Hero image

Profit Taking Finishes the Year

By on Jan 22 in Economics, Finance, highlights, Investing, Market Update, Politics

Quick Take: Stocks and bonds fell in December after the Federal Reserve projected fewer rate cuts in 2025 than markets had been expecting.[1]

 

Equities finished a strong year with a whimper, as the S&P 500 fell 2.5% in December — the worst monthly loss since April. [2] This was just after stocks had just posted their largest monthly gains of the year in November of 5.7%.[3], [4] The 10-year Treasury bond yield, which is often used as a benchmark for consumer loans like mortgages and auto loans, performed poorly, with yields rising nearly half a percentage point in December.[5] In a year when rate cuts started, lackluster bond performance was somewhat disappointing.

Stocks and bonds moved lower in December after the Federal Reserve (Fed) reset market expectations to fewer rate cuts in 2025.[6] The retreat happened towards month end on thinner volumes and was often led by the technology sector, which has driven gains all year.[7] The volatile month ended with a string of down days as investors took profits off the table.[8]

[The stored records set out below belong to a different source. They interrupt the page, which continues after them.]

This is an optimization exercise on Yosys and OpenROAD, whose aim is small area, not a production implementation. Only simulation tests tie the RTL to the original design; equivalence was not proved. Power figures rest on the tool's default switching activity, not on a simulated workload.

Design ssl, start of the top module:
module ssl(clk, erst, din, dIdA, dIdB, dIdC, dSsA);
    input clk;
    input erst;
    input [3:0] din;
    output [6:0] dIdA;
    output [6:0] dIdB;
    output [6:0] dIdC;
    output [20:0] dSsA;
    wire rst;
    wire ena;
    wire [6:0] cntin;
    wire [3:0] dline;
    wire [127:0] dinRef;
    reg ph;
    reg valid0, valid1;
    rst_synch #(4, 2) rstSynchInst (
        .clk (clk),
        .erst (erst),
        .rst (rst),
        .ena (ena)
    );
    counter #(128) counterInst (
        .clk (clk),
        .rst (rst),
        .ena (ena),
        .dout (cntin)
    );
    input_buff inputBuffInst (
        .din (din),
        .clk (clk),
        .rst (rst),
        .ena (ena),
        .dout (dline)
    );
    always @ (posedge clk or negedge rst) begin
        if (!rst) begin
            ph <= 1'b0;
            valid0 <= 1'b0;
            valid1 <= 1'b0;
        end
        else if (cntin == 7'd127) begin
            ph <= ~ph;
            valid0 <= 1'b1;
            valid1 <= valid0;
        end
    end
    wire cnt0 = (cntin == 7'd0);
    wire first = (cntin == 7'd1);
    wire inwin = (cntin != 7'd0) && (cntin < 7'd125);
    wire [6:0] lag = cntin - 7'd1;
    shift_reg refInst (
        .din (dline[0]),
        .clk (clk),
        .load (cnt0),
        .dout (dinRef)
    );
    proc_array procArrayA (
        .dinRef (dinRef), .din (dline[1]), .clk (clk), .rst (rst),
        .ph (ph), .phn (~ph), .first (first), .inwin (inwin), .lag (lag),
        .cnt0 (cnt0), .valid (valid1), .dout (dIdA)
    );
    proc_array procArrayB (
        .dinRef (dinRef), .din (dline[2]), .clk (clk), .rst (rst),
  ...
Settings: LEC_CHECK=0, CAP_MARGIN=20, CORE_MARGIN=2, CORE_UTILIZATION=50, SLEW_MARGIN=20, SYNTH_HIERARCHICAL=1, SYNTH_MINIMUM_KEEP_SIZE=0; clock period 15.0 ns.
standard.sh (not shown) runs the stock make flow with config.mk's settings and CLKGATE_MAP_FILE= SYNTH_SCRIPT=/design/flow/synth_recipe.tcl, a recipe that flattens the netlist after the stock synthesis.
==> flow/flow/run.sh <==
#!/bin/bash
# Own layout flow: the standard synthesis, then the standard ORFS layout
# with these changes (settings in flow/knobs.sh):
#  * combinational cells in the synthesized netlist start at their smallest
#    drive strength (downsize.py); repair_design and repair_timing size up
#    whatever needs it;
#  * floorplan removes synthesis buffers instead of sizing on wire-load
#    estimates (REMOVE_ABC_BUFFERS);
#  * the port buffers are the smallest buffer cell;
#  * CTS uses the clock buffer and clustering in knobs.sh and no dummy loads.
set -euo pipefail
R=orfs/results/${FLOW_PLATFORM}/ssl/base
source flow/knobs.sh

bash standard.sh synth > synth.log 2>&1
cp $R/1_2_yosys.v synth_netlist.v
python3 flow/downsize.py $R/1_2_yosys.v > downsize.log 2>&1

CTS="-sink_clustering_enable -repair_clock_nets -dont_use_dummy_load"
CTS="$CTS -buf_list $CTS_BUF $CTS_EXTRA"
bash standard.sh REMOVE_ABC_BUFFERS=1 "CTS_ARGS=$CTS" \
    "BUFFER_PORTS_ARGS=-buffer_cell sky130_fd_sc_hd__buf_1" \
    $EXTRA_VARS finish > layout.log 2>&1
==> flow/flow/knobs.sh <==
CTS_BUF=sky130_fd_sc_hd__clkbuf_4
CTS_EXTRA="-sink_clustering_size 11 -sink_clustering_max_diameter 40"
EXTRA_VARS=""
Other scripts of this flow, unchanged in this note and not shown: flow/flow/downsize.py
Next try:
Settings changed: CORE_UTILIZATION 50 to 65.
Result: Routed wire length fell by a few percent. Final cell count shrinks by a little under a tenth. Clock power hardly moves. Setup slack gets worse by 0.25 ns. Synthesized cell count does not change. Count of clock-buffer cells in the layout came out lower by 7.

You might say that a Santa Claus rally came a little early this year. The S&P 500 rocketed through 57 record highs to post gains of 23% for the year.[9], [10] Despite a year-end stumble, the broad equity index logged its best consecutive years in a quarter-century, since the years before the dot.com bubble burst. [11] Gold also had its best year since 2010. [12]

 

Treasuries Face Challenges

2024 turned out to be a bit of a let-down for bond investors, as bonds were mostly  expected to perform better as rate cuts began.[13] A broad index of the Treasury market eked out returns for the year of less than 1%.[14] Prices fell and yields rose, as the Fed moved more slowly than expected amid continued economic strength.[15]

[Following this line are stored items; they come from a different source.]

From an optimization exercise on the open Yosys and OpenROAD flow, aimed at small area, a short achievable clock period and few clock cycles per item; shortcuts taken in it are not production practice.
Only simulation tests tie the RTL to the original design; equivalence was not proved.
No driver is modelled on the clock port, so clocking that relies on it looks cheaper here than on a real chip.
Power and IR drop assume default switching activity.

===== flow/config.mk =====
export PLATFORM = sky130hd
export DESIGN_NAME = sobel_gx_gy
export DESIGN_NICKNAME = sobel_gx_gy
export VERILOG_FILES = /design/flow/design.v
export SDC_FILE = /design/flow/constraint.sdc
export NUM_CORES = 4
export LEC_CHECK = 0
export ABC_AREA = 1
export CAP_MARGIN = 20
export CORE_MARGIN = 2
export CORE_UTILIZATION = 65
export PLACE_DENSITY = 0.9
export SLEW_MARGIN = 20

===== flow/constraint.sdc =====
create_clock -name core_clock -period 4.2 [get_ports {i_clk}]
set_input_delay 0.8400 -clock core_clock [delete_from_list [all_inputs] [get_ports {i_clk}]]
set_output_delay 0.8400 -clock core_clock [all_outputs]
set_load 0.01 [all_outputs]
This design comes from an exercise in tuning for small area and a short achievable clock period on the open sky130 flow, not from production work. No run shown here included a check of the RTL's function; only the layout flow was run. Power and IR drop assume default switching activity.

==> flow/design.v, too long to show whole: its modules and the start of the top module <==
// module num_rpad: 10 lines
// module num_sneg: 8 lines
// module num_sabs: 8 lines
// module num_min: 9 lines
// module num_max: 9 lines
// module num_smin: 9 lines
// module num_smax: 9 lines
// module num_ssignbit: 8 lines
// module num_sadd: 17 lines
// module num_smul: 47 lines
// module smul_q31: 815 lines
// module sq_benc: 10 lines
// module sq_bpp: 10 lines
// module sq_fa: 10 lines
// module sq_ha: 9 lines
module smul_q31 (
    input  logic        clk,
    input  logic        reset,
    input  logic        go,
    input  logic [31:0] left,
    input  logic [31:0] right,
    output logic [31:0] out,
    output logic        done
);
  // ...
==> flow/flow/run.sh <==
#!/bin/bash
# The standard synthesis and layout, with two changes to how the layout
# is made:
#  - after synthesis, the Booth selector gates (a22oi) are set to their
#    smallest drive strength (the placement's repair steps resize them again
#    where timing needs it);
#  - the input and output ports are buffered with buf_2 cells rather than
#    the flow's default choice.
set -euo pipefail
bash standard.sh synth > synth.log 2>&1
R=orfs/results/sky130hd/smul_q31/base
cat > downsize.tcl <<TCL
read_db $R/1_synth.odb
set db [ord::get_db]
set m1 [\$db findMaster sky130_fd_sc_hd__a22oi_1]
set n 0
foreach inst [[ord::get_db_block] getInsts] {
  if {[[\$inst getMaster] getName] eq "sky130_fd_sc_hd__a22oi_2"} {
    \$inst swapMaster \$m1
    incr n
  }
}
puts "downsized \$n a22oi_2 to a22oi_1"
write_db $R/1_synth.odb
TCL
openroad -no_init -exit downsize.tcl > downsize.log 2>&1
export BUFFER_PORTS_ARGS="-buffer_cell sky130_fd_sc_hd__buf_2"
bash standard.sh > layout.log 2>&1
==> flow/standard.sh <==
#!/bin/bash
# synth_recipe.tcl (not shown) runs the flow's synth.tcl, then flattens the netlist and writes it again
# the make line also repeats each setting of config.mk as NAME=value (left out here)
make -C /OpenROAD-flow-scripts/flow DESIGN_CONFIG=/design/flow/config.mk WORK_HOME=/design/flow/orfs CLKGATE_MAP_FILE= SYNTH_SCRIPT=/design/flow/synth_recipe.tcl "${@:-finish}"
==> flow/config.mk <==
export PLATFORM = sky130hd
export DESIGN_NAME = smul_q31
export DESIGN_NICKNAME = smul_q31
export VERILOG_FILES = /design/flow/design.v
export SDC_FILE = /design/flow/constraint.sdc
export NUM_CORES = 4
export LEC_CHECK = 0
export CAP_MARGIN = 20
export CORE_MARGIN = 2
export CORE_UTILIZATION = 45
export SETUP_SLACK_MARGIN = 2.5
export SLEW_MARGIN = 20
export SYNTH_HIERARCHICAL = 1
export SYNTH_MINIMUM_KEEP_SIZE = 0
==> flow/constraint.sdc <==
create_clock -name core_clock -period 8.0 [get_ports {clk}]
set_input_delay 1.6000 -clock core_clock [delete_from_list [all_inputs] [get_ports {clk}]]
set_output_delay 1.6000 -clock core_clock [all_outputs]
set_load 0.01 [all_outputs]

Ten-year Treasury yields have now risen for four years in succession, which is the longest stretch since 1981.[16] It was also the fourth year in a row that short-term T-bills, which are more sensitive to the Fed’s policy rate, outperformed longer-dated Treasury bonds, which hasn’t happened since 1992.[17] Short-term Treasuries are more like cash instruments and bond investors hoped for better returns holding longer-term debt.

How did we get here?

 

Risk On

Source: https://www.bloomberg.com/news/articles/2024-12-20/powell-s-battle-ready-fed-gives-the-trump-trade-a-stress-test

 

A global fund manager survey from early December showed that allocations to US equities moved to record highs while cash holdings have practically evaporated.[18] Cash as a percentage of total assets under management fell to 3.9% in early December. As a result, positioning fell to net 14% underweight cash – a record low – from 4% overweight in the previous month.[19] Essentially, fund managers likely plowed cash they were holding into stocks.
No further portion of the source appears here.